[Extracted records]
[/design/flow/config.mk]
export PLATFORM = sky130hd
export DESIGN_NAME = TempTest
export DESIGN_NICKNAME = TempTest
export VERILOG_FILES = /design/flow/design.v
export SDC_FILE = /design/flow/constraint.sdc
export NUM_CORES = 4
export LEC_CHECK = 1
export CORE_UTILIZATION = 30
[/design/flow/constraint.sdc]
current_design TempTest

set clk_period 8.5
set clk_io_pct 0.2

create_clock -name clk0 -period $clk_period [get_ports {clk}]

set non_clock_inputs [all_inputs -no_clocks]
set_input_delay [expr $clk_period * $clk_io_pct] -clock clk0 $non_clock_inputs
set_output_delay [expr $clk_period * $clk_io_pct] -clock clk0 [all_outputs]
[/design/flow/design.v]
module TempTest (
  input clk,
  input rst,
  inout singer_bus,
  output [39:0] dataout,
  output reg tick_done,
  output uart_tx,  
  output reg uart_tx_en,  
  inout uart_tx_pin,  
  inout uart_rx_pin  
);
  parameter CLK_PERIOD_NS = 83;  
  parameter N = 40;
  reg DELAY_1_MS = (1000000 / CLK_PERIOD_NS) + 1;
  reg DELAY_40_US = (40000 / CLK_PERIOD_NS) + 1;
  reg DELAY_80_US = (80000 / CLK_PERIOD_NS) + 1;
  reg DELAY_50_US = (50000 / CLK_PERIOD_NS) + 1;
  reg TIME_70_US = (80000 / CLK_PERIOD_NS) + 1;  
  reg TIME_28_US = (30000 / CLK_PERIOD_NS) + 1;  
  reg MAX_DELAY = (5000000 / CLK_PERIOD_NS) + 1;  
  reg [2:0] state, next_state;
  reg [31:0] index, next_index;
  reg [39:0] data_out, next_data_out;
  reg [5:0] bit_in, next_bit_in;
  reg [5:0] number_bit, next_number_bit;
  reg oe;
  reg uart_tx_data;  
  reg [3:0] uart_tx_count;  
  reg rx;         
  reg next_rx;    
  wire trigger_condition;
  assign trigger_condition = (rx == 1'b0) && (next_rx == 1'b1);
  assign dataout = data_out;
  parameter BAUD_RATE = 9600;
  parameter DATA_BITS = 8;
  parameter STOP_BITS = 1;  
  reg [15:0] baud_divisor;
  always @(posedge clk or posedge rst) begin
    if (rst) begin
      baud_divisor <= 16'b0;
    end else begin
      baud_divisor <= (16'h8000 / BAUD_RATE);  
    end
  end
  reg [2:0] uart_state;
  always @(posedge clk or posedge rst) begin
    if (rst) begin
      state <= 0;
      index <= MAX_DELAY;
      number_bit <= 0;
      bit_in <= 1'b1;
      data_out <= 40'b0;
    end else begin
      state <= next_state;
      index <= next_index;
      number_bit <= next_number_bit;
      bit_in <= next_bit_in;
      data_out <= next_data_out;
      uart_tx_en <= (uart_state != 0) ? 1'b1 : 1'b0;
    end
  end
  always @(posedge clk) begin
    tick_done <= 1'b0;
    next_data_out = data_out;
    next_number_bit = number_bit;
    next_state = state;
    next_data_out = data_out;
    next_index = index;
    oe = 1'b0;
    next_bit_in = bit_in;
    case (state)
      0: begin  
        if (index == 0) begin
          next_state = 1;
          next_index = DELAY_1_MS;
          next_number_bit = N-1;
        end else begin
          next_state = 0;
          next_index = index - 1;
        end
      end
      1: begin  
        if (index == 0) begin
          next_state = 2;
          next_index = DELAY_40_US;
        end else begin
          oe = 1'b1;
          next_state = 1;
          next_index = index - 1;
        end
      end
      2: begin  
        if (bit_in == 1'b1 && next_bit_in == 1'b0) begin
          next_state = 3;
        end else begin
          next_state = 2;
        end
      end
	  3: begin  
        if (bit_in == 1'b0 && next_bit_in == 1'b1) begin
          next_state = 4;
          next_index = DELAY_80_US;  
        end else begin
          next_state = 3;
        end
      end
		4: begin  
        if (bit_in == 1'b1 && next_bit_in == 1'b0) begin
          next_state = 5;
        end else begin
          next_state = 4;
        end
      end
		5: begin  
        if (bit_in == 1'b0 && next_bit_in == 1'b1) begin
          next_state = 6;
          next_index = 6'b0;
        end else if (number_bit == 0) begin
          next_state = 10;  
          next_index = DELAY_50_US;
        end else begin
          next_state = 5;
        end
      end
		6: begin  
        next_index = index + 1;
        next_bit_in = singer_bus;
        if (bit_in == 1'b1 && next_bit_in == 1'b0) begin
          next_number_bit = number_bit - 1;
          if (index < TIME_28_US) begin
            next_data_out = {data_out[N-2:0], 1'b0};
          end else if (index < TIME_70_US) begin
            next_data_out = {data_out[N-2:0], 1'b1};
          end
          next_state = 5;  
          next_index = DELAY_50_US;
        end else if (bit_in == 1'b1 && next_bit_in == 1'b1) begin
          next_state = 6;  
        end else begin
          next_state = 6;  
        end
      end
      default: begin
        next_state = 0;  
        next_index = MAX_DELAY;  
        next_number_bit = 0;  
        next_bit_in = 1'b1;  
        next_data_out = 40'b0;  
      end
    endcase
  end
  assign uart_tx_pin = uart_tx_en ? uart_tx_data : 1'bz;
  always @(posedge clk) begin
    case (uart_state)
      0: begin  
        if (trigger_condition) begin
          uart_state <= 1;  
          uart_tx_data <= 8'hFF;  
          uart_tx_count <= 4'b0000;  
        end else begin
          uart_state <= 0;  
        end
      end
      1: begin  
        if (uart_tx_count < DATA_BITS) begin
          uart_tx_data <= data_out[uart_tx_count];  
          uart_tx_count <= uart_tx_count + 1'b1;
        end else begin
          uart_state <= 2;  
          uart_tx_data <= 1'b0;  
          uart_tx_count <= 4'b0000;  
        end
      end
      2: begin  
        if (uart_tx_count < STOP_BITS) begin
          uart_tx_data <= 1'b0;  
          uart_tx_count <= uart_tx_count + 1'b1;
        end else begin
          uart_state <= 0;  
        end
      end
    endcase
  end
  assign singer_bus = (oe) ? 1'b0 : 1'bz;
endmodule
[/design/flow/run.sh]
#!/bin/bash
# OpenROAD 26Q1-2900-gdf79404cd8, Yosys 0.63+post, stock flow scripts
make -C /OpenROAD-flow-scripts/flow DESIGN_CONFIG=/design/flow/config.mk WORK_HOME=/design/flow/orfs finish
==> results.yml <==
# synthesis and place-and-route metrics
clock_network:
  h-tree-depth: 4
  worstSkewPairLatency_ps: 420
  cts_buffers: 17
  clockRootBuffer: "clkbuf_16"
  path_clk_slew_ps: 70
  clk_path_buf_depth: 2
  cts.repair.resized: 0
  cts_tree: "done"
  hold_buffers: 0
  cts_sinks: 181
  cts_setup_buffers: 0
critical_path:
  path_cells: "clkdlybuf4s50_1"
  critical_path.max_stage_delay_ps: 470
  reg2reg_slack_ps: 5710
  critical_path_required_ps: 6800
  end_kind: "output port"
  path_class: "reg2out"
  crit_family: "buffers and inverters"
  cp.arrival_ps: 1260
  worst_setup_path_start_kind: "flip-flop"
  regToRegEndpoint: "next_index[15]"
  slowest_stage: "clkdlybuf4s50_1"
  critPathBufInv: 1
  crit_fanout: 2
  reg2regPathDepth: 7
  r2r_start: "index[24]"
power:
  power_density_nw_per_um2: 204
  total_power_mw: 1.65
  peakVddDrop_v: 0.000131
  p_leak_nw: 3.37
route:
  n_antenna_cell: 0
  vias_per_cell: 4.93
  drc: 0
  vias: 4766
  dr.pass1.iters: 24
  postRouteAntennaNets: 0
  wire_per_inst_um: 14.3
  drt_iter0_drc: 257
  drt-total-wl_mm: 13.9
logic_synthesis:
  common_cells: "dfxtp_1 (87), dfrtp_1 (85), nor2_1 (55)"
  synthCells: 638
  flop_cell: "dfxtp_1"
  synth-edff-count: 7
  ys_types: 70
  synth_flops: 181
  async_reset_ff_share_pct: 48.1
  top_cells_by_area: "dfrtp_1 (31%), dfxtp_1 (26%), and2_1 (4.8%)"
  synth_area_per_cell_um2: 10.7
  yosys-stat-area_um2: 6810
  syn_area_um2: 6810
  top_area_cell: "dfrtp_1"
  ys_seq_share_pct: 60.7
  netlist.area_leader.share_pct: 31.3
  yosysCellCount: 638
  ys_warn_count: 6
  synth_top_cell_by_count: "dfxtp_1"
global_routing:
  overflow: 0
  grt_pass1_wl_mm: 23.9
  grt_usage_pct: 12.8
  grt_max_degree: 54
  antenna_found_initial: 0
  grt_pass1_vias: 4543
die:
  coreArea_um2: 22000
  fp-utilization_pct: 30.9
  die_h_um: 153
  fp-row-count: 54
  chipArea_um2: 23300
  die_w_um: 153
  ios: 48
sta:
  rsz0062_at_grt: "false"
  fin_tns_setup_ps: 0
  skew_ps: 9.74
  finalHoldViolCount: 0
  fin_crit_sh_pct: 34.9
  max_slew_margin_pct: 35.0
  tightest_slew_ps: 968
  slew_violations: 0
  fin_crit_ps: 2960
  untimed_endpoints: 1
  max_freq_mhz: 337
  final-setup-viol-count: 0
  worst_slack_ps: 5540
  whs_ps: 291
final_layout:
  final_cells: 966
  syn2layout_area_growth_pct: 18.6
  final_area_um2: 8070
  seqCellArea_um2: 4130
  fill_cells: 2164
  final_util_pct: 36.6
  comb_area_um2: 2450
  drive_above_1_share_pct: 8.89
run:
  warning_count: 31
  maxCapViolCount: 0
place:
  hpwl_mm: 8.70
  gp_congestion: 0.867
  io_buffers: 42
  dpl_cell_area_um2: 7490
  dp_slack_ps: 5120
  placedCellCount: 934
worst_hold_path:
  hold_class: "reg2reg"
  worstHoldStart: "next_bit_in[0]"
  min_to: "bit_in[0]"
  hold_depth: 0
run_status:
  outcome: "completed"
-- cell families after synthesis --
logic type,share of synthesized area [%]
AND/OR/NAND/NOR,20.4
flip-flops,60.7
AND-OR/OR-AND,12.5
buffers and inverters,3.62
adder cells (fa/ha/maj),1.47
XOR/XNOR,0.772
multiplexers,0.441
other,0.0551
-- placed cells by master (no fill, tap or decap), types with 8 or more instances in the layout --
master	count
nor3_1	32
buf_4	10
o21ai_0	20
and2_1	52
ha_1	8
dfrtp_1	85
a21oi_1	30
clkdlybuf4s50_1	42
dfxtp_1	87
a211oi_1	8
nor4_1	12
nand4_1	8
a31oi_1	16
nand3_1	22
clkbuf_16	18
inv_1	13
nand2_1	38
nor2_1	55
-- metal layers --
layer	wire length, um	vias to the layer above	global-route usage [%]
met3	747	15	2.75
li1	-	2348	-
met5	0	-	0
met4	246	0	2.31
met2	5710	142	17.6
met1	7150	2261	21.5
-- worst reg2reg max path, delay by kind of cell (launching register included) --
kind	cells	cell delay, ps
buf+inv	1	340
simple gates	2	850
compound gates	4	1020
flops	1	490
-- worst max-delay path by stage --
stage             end  cells past startpoint  slack (ps)    startpoint
4_1_cts   dataout[24]                      1        5520  data_out[24]
5_1_grt     index[29]                      3        5410           rst
6_report  dataout[30]                      1        5540  data_out[30]
-- power by group --
| group | internal (mW) | switching [mW] | leakage [nW] |
|---|---|---|---|
| combinational | 0.00138 | 0.00887 | 1.13 |
| sequential | 0.860 | 0.000321 | 1.95 |
| clock | 0.437 | 0.342 | 0.288 |
| total | 1.30 | 0.351 | 3.37 |
-- state kept, by name, indices dropped and copies added (netlist names) --
| name | cells |
|---|---|
| uart_tx_pin | 1 |
| data_out | 40 |
| state | 3 |
| next_state | 3 |
| next_data_out | 40 |
| next_bit_in | 6 |
| number_bit | 6 |
| index | 32 |
| uart_state | 1 |
| uart_tx_count | 4 |
| bit_in | 6 |
| uart_tx_en | 1 |
| next_index | 32 |
| next_number_bit | 6 |
-- layout make-up --
class	count	area share, %
Inverter	14	0.667
Tap cell	280	4.34
Timing Repair Buffer	52	6.14
Sequential cell	181	51.2
Multi-Input combinational cell	407	30.4
Clock buffer	21	5.84
Clock inverter	11	1.41
No activity file was given, so power comes from the tool's default toggle rates.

_Task brief_
Among the entries above, the lines between the ones containing "grt_pass1_wl_mm: 23.9" and "logic type,share of synthesized area [%]", inclusive, are to be transcribed exactly. No other line is to be given.

_Result of the task_
  grt_pass1_wl_mm: 23.9
  grt_usage_pct: 12.8
  grt_max_degree: 54
  antenna_found_initial: 0
  grt_pass1_vias: 4543
die:
  coreArea_um2: 22000
  fp-utilization_pct: 30.9
  die_h_um: 153
  fp-row-count: 54
  chipArea_um2: 23300
  die_w_um: 153
  ios: 48
sta:
  rsz0062_at_grt: "false"
  fin_tns_setup_ps: 0
  skew_ps: 9.74
  finalHoldViolCount: 0
  fin_crit_sh_pct: 34.9
  max_slew_margin_pct: 35.0
  tightest_slew_ps: 968
  slew_violations: 0
  fin_crit_ps: 2960
  untimed_endpoints: 1
  max_freq_mhz: 337
  final-setup-viol-count: 0
  worst_slack_ps: 5540
  whs_ps: 291
final_layout:
  final_cells: 966
  syn2layout_area_growth_pct: 18.6
  final_area_um2: 8070
  seqCellArea_um2: 4130
  fill_cells: 2164
  final_util_pct: 36.6
  comb_area_um2: 2450
  drive_above_1_share_pct: 8.89
run:
  warning_count: 31
  maxCapViolCount: 0
place:
  hpwl_mm: 8.70
  gp_congestion: 0.867
  io_buffers: 42
  dpl_cell_area_um2: 7490
  dp_slack_ps: 5120
  placedCellCount: 934
worst_hold_path:
  hold_class: "reg2reg"
  worstHoldStart: "next_bit_in[0]"
  min_to: "bit_in[0]"
  hold_depth: 0
run_status:
  outcome: "completed"
-- cell families after synthesis --
logic type,share of synthesized area [%]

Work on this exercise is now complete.